You are on page 1of 2

Imputation

Editing is of little value to the overall improvement of the actual survey results, if no corrective action is taken when items fail to follow the rules set out during the editing process. When all of the data have been edited using the applied rules and a file is found to have missing data, then imputation is usually done as a separate step. Non-response and invalid data definitely impact the quality of the survey results. Imputation resolves the problems of missing, invalid or incomplete responses identified during editing, as well as any editing errors that might have occurred. At this stage, all of the data are screened for errors because respondents are not the only ones capable of making mistakes; errors can also occur during coding and editing. Imputation procedures are designed to fill in the gaps.
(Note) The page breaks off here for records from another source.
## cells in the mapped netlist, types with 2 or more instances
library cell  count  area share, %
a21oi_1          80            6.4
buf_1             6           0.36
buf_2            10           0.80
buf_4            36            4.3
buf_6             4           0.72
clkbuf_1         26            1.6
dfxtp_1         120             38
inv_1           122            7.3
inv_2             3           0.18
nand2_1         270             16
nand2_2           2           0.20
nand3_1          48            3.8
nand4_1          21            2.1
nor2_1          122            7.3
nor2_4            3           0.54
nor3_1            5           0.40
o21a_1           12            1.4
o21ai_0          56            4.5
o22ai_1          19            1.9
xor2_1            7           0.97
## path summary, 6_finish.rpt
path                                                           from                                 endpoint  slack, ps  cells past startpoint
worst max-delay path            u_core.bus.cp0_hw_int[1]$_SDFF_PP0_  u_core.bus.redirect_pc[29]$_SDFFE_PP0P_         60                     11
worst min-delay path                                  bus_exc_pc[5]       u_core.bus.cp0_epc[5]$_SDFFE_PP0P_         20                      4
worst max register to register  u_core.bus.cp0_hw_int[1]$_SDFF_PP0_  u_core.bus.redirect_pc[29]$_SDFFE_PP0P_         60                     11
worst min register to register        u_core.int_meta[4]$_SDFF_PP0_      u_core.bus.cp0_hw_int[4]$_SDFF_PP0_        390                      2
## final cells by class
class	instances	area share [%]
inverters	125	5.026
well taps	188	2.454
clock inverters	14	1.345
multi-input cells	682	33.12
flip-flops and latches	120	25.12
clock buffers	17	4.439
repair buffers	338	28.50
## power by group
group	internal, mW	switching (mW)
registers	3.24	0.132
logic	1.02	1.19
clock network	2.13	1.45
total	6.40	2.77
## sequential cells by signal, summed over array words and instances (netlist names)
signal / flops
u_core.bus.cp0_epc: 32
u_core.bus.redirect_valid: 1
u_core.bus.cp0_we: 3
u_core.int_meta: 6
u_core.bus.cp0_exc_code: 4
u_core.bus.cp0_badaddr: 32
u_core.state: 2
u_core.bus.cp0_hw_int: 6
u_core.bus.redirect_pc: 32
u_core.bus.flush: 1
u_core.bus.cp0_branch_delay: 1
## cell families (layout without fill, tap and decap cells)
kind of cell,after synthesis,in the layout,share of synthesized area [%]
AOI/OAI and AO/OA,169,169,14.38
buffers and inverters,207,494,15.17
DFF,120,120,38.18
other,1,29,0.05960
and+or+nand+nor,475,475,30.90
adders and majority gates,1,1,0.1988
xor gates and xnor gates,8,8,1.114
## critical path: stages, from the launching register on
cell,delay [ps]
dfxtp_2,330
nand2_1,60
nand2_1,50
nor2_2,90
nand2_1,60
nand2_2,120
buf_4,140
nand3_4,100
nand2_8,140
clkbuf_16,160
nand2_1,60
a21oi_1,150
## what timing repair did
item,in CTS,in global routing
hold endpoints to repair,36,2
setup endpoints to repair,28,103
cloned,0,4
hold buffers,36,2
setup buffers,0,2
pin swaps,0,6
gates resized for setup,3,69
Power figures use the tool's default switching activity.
**src/rtl/mem_wb_stage.sv**
```systemverilog
// Memory/write-back stage: ALU, data memory and the registered write-back packet.
// Optional MEM_WB_SAT_EN makes ADD/SUB saturate instead of wrapping.
module mem_wb_stage #(
    parameter int unsigned DEPTH    = 16,
    parameter int unsigned LOAD_LAT = 2
) (
    input  logic       clk,
    input  logic       reset,
    input  logic       valid_in,
    input  logic [2:0] gp_rdata1_address_in,
    input  logic [2:0] gp_rdata2_address_in,
    input  logic [9:0] aluA_in,
    input  logic [9:0] aluB_in,
    input  logic [2:0] alu_ctrl_in,
    input  logic       gp_reg_wb_in,
    output logic       stall,
    output logic       wb_valid,
    output logic       wb_en,
    output logic [2:0] wb_addr,
    output logic [2:0] wb_src2,
    output logic [9:0] wb_data
);

    localparam int unsigned AW = (DEPTH > 1) ? $clog2(DEPTH) : 1;
    localparam int unsigned CW = (LOAD_LAT > 2) ? $clog2(LOAD_LAT) : 1;
    localparam logic [CW-1:0] CntInit = (LOAD_LAT >= 2) ? CW'(LOAD_LAT - 2) : '0;

    localparam logic [2:0] OpAdd   = 3'b000;
    localparam logic [2:0] OpSub   = 3'b001;
    localparam logic [2:0] OpAnd   = 3'b010;
    localparam logic [2:0] OpOr    = 3'b011;
    localparam logic [2:0] OpXor   = 3'b100;
    localparam logic [2:0] OpSltu  = 3'b101;
    localparam logic [2:0] OpLoad  = 3'b110;
    localparam logic [2:0] OpStore = 3'b111;

    typedef enum logic [0:0] {StIdle, StLoadWait} state_e;

    state_e          state_q;
    logic [CW-1:0]   cnt_q;
    logic [AW-1:0]   ld_addr_q;
    logic [2:0]      ld_rd_q;
    logic [2:0]      ld_src2_q;
    logic            ld_wb_q;
    logic            wb_valid_q;
    logic            wb_en_q;
    logic [2:0]      wb_addr_q;
    logic [2:0]      wb_src2_q;
    logic [9:0]      wb_data_q;

    logic [9:0]      mem [DEPTH];

    logic [9:0]      sum;
    logic [9:0]      diff;
    logic            borrow;
    logic [9:0]      alu_res;
    logic [AW-1:0]   ld_addr;
    logic [AW-1:0]   st_addr;
    logic            is_load;
    logic            accept;

`ifdef MEM_WB_SAT_EN
    logic            carry;
    assign {carry, sum} = {1'b0, aluA_in} + {1'b0, aluB_in};
`else
    assign sum = aluA_in + aluB_in;
`endif
    assign diff    = aluA_in - aluB_in;
    assign borrow  = aluA_in < aluB_in;
    assign ld_addr = sum[AW-1:0];
    assign st_addr = aluA_in[AW-1:0];
    assign is_load = alu_ctrl_in == OpLoad;
    assign accept  = (state_q == StIdle) && valid_in;

    always_comb begin
        alu_res = '0;
        unique case (alu_ctrl_in)
            OpAdd: begin
                alu_res = sum;
`ifdef MEM_WB_SAT_EN
                if (carry) alu_res = 10'd1023;
`endif
            end
            OpSub: begin
                alu_res = diff;
`ifdef MEM_WB_SAT_EN
                if (borrow) alu_res = 10'd0;
`endif
            end
            OpAnd:   alu_res = aluA_in & aluB_in;
            OpOr:    alu_res = aluA_in | aluB_in;
            OpXor:   alu_res = aluA_in ^ aluB_in;
            OpSltu:  alu_res = {9'd0, borrow};
            OpLoad:  alu_res = '0;
            OpStore: alu_res = '0;
            default: alu_res = '0;
        endcase
    end

    // Memory is deliberately not reset; the write commits at the accepting edge.
    always_ff @(posedge clk) begin
        if (reset && accept && alu_ctrl_in == OpStore) begin
            mem[st_addr] <= aluB_in;
        end
    end

    always_ff @(posedge clk or negedge reset) begin
        if (!reset) begin
            state_q    <= StIdle;
            cnt_q      <= '0;
            ld_addr_q  <= '0;
            ld_rd_q    <= '0;
            ld_src2_q  <= '0;
            ld_wb_q    <= 1'b0;
            wb_valid_q <= 1'b0;
            wb_en_q    <= 1'b0;
            wb_addr_q  <= '0;
            wb_src2_q  <= '0;
            wb_data_q  <= '0;
        end else begin
            wb_valid_q <= 1'b0;
            wb_en_q    <= 1'b0;
            unique case (state_q)
                StIdle: begin
                    if (valid_in) begin
                        if (is_load && LOAD_LAT > 1) begin
                            ld_addr_q <= ld_addr;
                            ld_rd_q   <= gp_rdata1_address_in;
                            ld_src2_q <= gp_rdata2_address_in;
                            ld_wb_q   <= gp_reg_wb_in;
                            cnt_q     <= CntInit;
                            state_q   <= StLoadWait;
                        end else begin
                            wb_valid_q <= 1'b1;
                            wb_en_q    <= gp_reg_wb_in & (alu_ctrl_in != OpStore);
                            wb_addr_q  <= gp_rdata1_address_in;
                            wb_src2_q  <= gp_rdata2_address_in;
                            wb_data_q  <= is_load ? mem[ld_addr] : alu_res;
                        end
                    end
                end
                StLoadWait: begin
                    // Upstream is holding the same packet, so valid_in is ignored here.
                    if (cnt_q == '0) begin
                        wb_valid_q <= 1'b1;
                        wb_en_q    <= ld_wb_q;
                        wb_addr_q  <= ld_rd_q;
                        wb_src2_q  <= ld_src2_q;
                        wb_data_q  <= mem[ld_addr_q];
                        state_q    <= StIdle;
                    end else begin
                        cnt_q <= cnt_q - 1'b1;
                    end
                end
                default: state_q <= StIdle;
            endcase
        end
    end

    assign stall    = state_q == StLoadWait;
    assign wb_valid = wb_valid_q;
    assign wb_en    = wb_en_q;
    assign wb_addr  = wb_addr_q;
    assign wb_src2  = wb_src2_q;
    assign wb_data  = wb_data_q;

endmodule

```
**config.mk**
```make
export PLATFORM = sky130hd
export DESIGN_NAME = mem_wb_stage
export DESIGN_NICKNAME = d
export VERILOG_FILES = /design/src/rtl/mem_wb_stage.sv
export SDC_FILE = /design/constraint.sdc
export NUM_CORES = 1
export LEC_CHECK = 0
export CAP_MARGIN = 0
export CORE_MARGIN = 2
export CORE_UTILIZATION = 45
export CTS_BUF_LIST = sky130_fd_sc_hd__clkbuf_4 sky130_fd_sc_hd__clkbuf_8 sky130_fd_sc_hd__clkbuf_16
export DETAILED_ROUTE_END_ITERATION = 10
export PLACE_DENSITY_LB_ADDON = 0.12
export SYNTH_ARGS = -nofsm -noshare
export SYNTH_HDL_FRONTEND = slang
export SYNTH_SLANG_ARGS = --single-unit
```
**constraint.sdc**
```tcl
create_clock -name clk -period 3.1 [get_ports clk]
set_input_delay 0.93 -clock clk [delete_from_list [all_inputs] [get_ports clk]]
set_output_delay 0.93 -clock clk [all_outputs]
set_load 0.02 [all_outputs]
```
Word level (Yosys, flattened, before mapping)
Memories as Yosys holds them, arrays and structs flattened.
Cells that the tools add are included.
- add/sub/neg operators: 3
- $mul: 0
- div/mod/pow operators: 0
- $lt $le $gt $ge: 1
- equality and inequality tests: 12
- shift operators: 0
- multiplexer cells: 31
- bitwise operators: 5
- reduce and logical (&&, ||, !) cells: 7
- operator list (operator ; number):
    10-bit case mux with 7 select lines ; 1
    10-bit two-way mux ; 3
    10-bit case mux with 2 select lines ; 1
    3-bit two-way mux ; 6
    1-bit two-way mux ; 14
    3-bit == test (second input constant) ; 4
    3-bit case mux with 2 select lines ; 2
    10-bit adder ; 1
    10-bit AND ; 1
    10-bit less-than comparator ; 1
    10-bit bitwise OR ; 1
    10-bit subtractor ; 1
    10-bit XOR ; 1
    2-bit inequality test (second input constant) ; 4
    1-bit case mux with 2 select lines ; 4
    3-bit by 2-bit == test with 1-bit output (second input constant) ; 2
    3-bit AND reduction ; 2
    3-bit by 1-bit == test with 1-bit output (second input constant) ; 1
    1-bit logical AND ; 3
    3-bit zero test ; 1
    3-bit inequality test (second input constant) ; 1
    2-bit AND reduction ; 1
    1-bit AND ; 1
    1-bit NOT ; 1
    1-bit subtractor (second input constant) ; 1
- register bits after elaboration: 31
- bits in latches: 0
- bits in writable memories: 160
- bits in read-only memories: 0
- word-level logic and storage cells: 71
- memories: 1
- memory list (memory ; words ; bits a word ; read ports ; clocked after Yosys merged registers in ; write ports ; RTL line ; RTL):
    mem ; 16 ; 10 ; 1 ; 0 ; 1 ; 51 ; logic [9:0] mem [DEPTH];

Longest topological paths before layout
Gate-level depths: netlist of the first run.
- depth after elaboration: 6
- mapped depth: 9

Worst setup path before layout of the first run
OpenSTA, ideal clock, no wires.
- kind: in2reg
- start: input port alu_ctrl_in[1]
- end: memory mem[0][0] (enable)
- setup time: 0.390 ns
- arrival time: 2.729 ns
- required time: 2.710 ns
- slack: -0.019 ns
- stages on the path: 7
- path through: clkbuf_1 > clkbuf_1 > and3_1 > nand3_1 > inv_1 > nand3_1 > nor3_1
- cells in the longest elaborated chain, start to end: 4
- ends and longest elaborated chain (item ; RTL line ; RTL):
    start: declaration ; 14 ; input logic [2:0] alu_ctrl_in,
    3-bit == test ; 102 ; if (reset && accept && alu_ctrl_in == OpStore) begin
    1-bit logical AND ; 102 ;
    1-bit two-way mux ; 102 ;
    1-bit two-way mux (implied by the code) ; 103 ; mem[st_addr] <= aluB_in;
    end: declaration ; 51 ;
No other way between the ends.

Final worst setup path of the first run
- start: input port aluB_in[0]
- end: register wb_data_q[8], in the netlist wb_data[8]
- cells in the longest elaborated chain, start to end: 5
- elaborated cells on any way between the ends: 6
- ends and longest elaborated chain (item ; RTL line ; RTL):
    start: declaration ; 13 ; input logic [9:0] aluB_in,
    10-bit subtractor / 10-bit adder (equally long branches) ; 68, 66 ;
    10-bit case mux with 7 select lines (*) ; 77 ; unique case (alu_ctrl_in)
    10-bit two-way mux (*) ; 126 ; if (is_load && LOAD_LAT > 1) begin
    10-bit two-way mux (*) ; 125 ; if (valid_in) begin
    10-bit case mux with 2 select lines (*) ; 123 ; unique case (state_q)
    end signal: assignment ; 138 ; wb_data_q <= is_load ? mem[ld_addr] : alu_res;
    end signal: assignment ; 149 ; wb_data_q <= mem[ld_addr_q];
    end: declaration ; 49 ; logic [9:0] wb_data_q;
Mark *: on every way between the ends. The rest lies on a longest branch, timed or not. The select of a mux whose other input is x is not followed.
A chain may end at the register's enable or synchronous reset.

==> results.cfg, run 1 <==
[setup_path]
slowest_delay_ns = 0.45
worst_setup_path_end_kind = flop
setup.worst_path.start = aluB_in[0]
critical_path_class = in2reg
rrSetupSlack_ns = 0.58
r2r_start = ld_addr_q[0]$_DFFE_PN0P_
rr_endpoint = wb_data[3]$_DFFE_PN0P_
endpoint = wb_data[8]$_DFFE_PN0P_
crit_path_max_fanout = 19
worstPathCellList = clkdlybuf4s50_1 > buf_12 > ha_1 > fa_2 > o21bai_4 > a211oi_2 > o41ai_1 > buf_4 > a221oi_2 > o21bai_1 > a31oi_1
rr_worst_depth = 5
cpMaxStageDelayCell = clkdlybuf4s50_1
critPathRequiredTime_ns = 3.45
arrival_ns = 3.40
startpoint_type = primary input

[timing]
drv_slew = 0
fmax_ghz = 0.328
fin_skew_ns = 0.0188
fin_ws_ns = 0.0505
whs_ns = 0.482
finalCritPeriodShare = 0.984
grt_setup_unrepaired = yes
maxSlewHeadroom = 0.466
setup_viol = 0
worstMarginPinSlew_ns = 0.800
fin_crit_ns = 3.05
finalHoldViolations = 0

[floorplanning]
initial_core_util = 0.459
die-height_um = 145
die_w_um = 145
dieArea_um2 = 21000
core_area_um2 = 19500
core.rowCount = 51
ios = 52

[flow_run]
maxCapViolations = 0

[clock_tree]
cts_sinks = 190
tritoncts = yes
hold_buffers = 0
clk_path_buf_depth = 2
clk_latency_ns = 0.44
htreeDepth = 4
cts-root-buf = clkbuf_16
cts_buffers = 17
clk_pin_slew_ns = 0.08

[place]
portBuffers = 51
pre_cts_slack_ns = -0.463
gp_congestion = 0.891
hpwl_um = 16300

[synthesis]
synth_top_area_cell = edfxtp_1
synth_edf_count = 160
synthesis.area_um2 = 8940
synth_commonest_cells = edfxtp_1 (160), nor2_1 (44), mux4_2 (39)
synth_most_common_cell = edfxtp_1
netlist.area_leader.share = 0.538
synth_warnings = 0
synth-seq-cells = 190
synth_cells = 573
synth_fp_nets = 638
syn_avg_cell_area_um2 = 15.6
ys_async_sr_fraction = 0.158
ys_types = 61
seq_area_frac_synth = 0.622
ys.flop_type = edfxtp_1
synth_area_leaders = edfxtp_1 (54%), mux4_2 (9.8%), dfrtp_1 (8.4%)

[layout]
num-fill-cells = 1540
fin_nets = 805
diodes = 0
drive_gt1_frac = 0.295
area_growth_pct = 25.8

[route]
drt_iter0_markers = 466
wl_um = 23300
via_per_inst = 5.58
drt_pass1_iterations = 5
drtAntennaViolNets = 0
wire_per_inst_um = 22.9
route.vias.total = 5677
drc = 0

[global_route]
grt_pass1_wl_um = 35600
grt_max_degree = 39
track_usage = 0.227
first_global_vias = 5926
grt-ovfl-total = 0
grt_antenna_before_repair = 0

[hold_path]
min_path_type = reg2reg

[power]
p_per_area_nw_per_um2 = 587
design_power_total_mw = 6.60
p_leak_nw = 4.21
irDropWorstVdd_mv = 0.401

[run_status]
status = completed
So, changes are made to the minimum number of fields until the completed record passes all of the edits. When these errors are detected, values for invalid, missing or incomplete entries are imputed or replaced with appropriate values, and answers are provided for non-response questions. This procedure is best accomplished by those with full access to the microdata and in possession of good auxiliary information. The imputation procedures are decided upon during the planning and development stages of a survey. Some problems are eliminated earlier through contact with the respondent or by manually studying the questionnaire, but it is generally impossible to resolve all problems due to concerns of response burden, cost and timeliness. Thus, the imputation procedure is used to handle the remaining edit failures. Although imputation can improve the quality of the final data, care must be taken to choose an appropriate imputation methodology. Some methods of imputation do not preserve the relationship between variables. In fact, some can actually distort the underlying distributions. There are several approaches to consider when imputing data. Usually, deductive imputation is the first method used. This method can be completed during the collection, capture, editing, or later stages of data processing. Deductive imputation is used when there is only one possible response to the question (e.g., all the values are given but the total or subtotal is missing). Some other types of imputation methods include:

substitution relies on the availability of comparable data. Imputed data can be extracted from the respondent's record from a previous cycle of the survey, or the imputed data can be taken from the respondent's alternative source file (e.g. administrative files or other survey files for the same respondent). This is often difficult to do because, in many cases, there is no other information available than the information provided in the current survey. estimator uses information from other questions or from other answers (from the current cycle or a previous cycle), and through mathematical operations, derives a plausible value for the missing or incorrect field.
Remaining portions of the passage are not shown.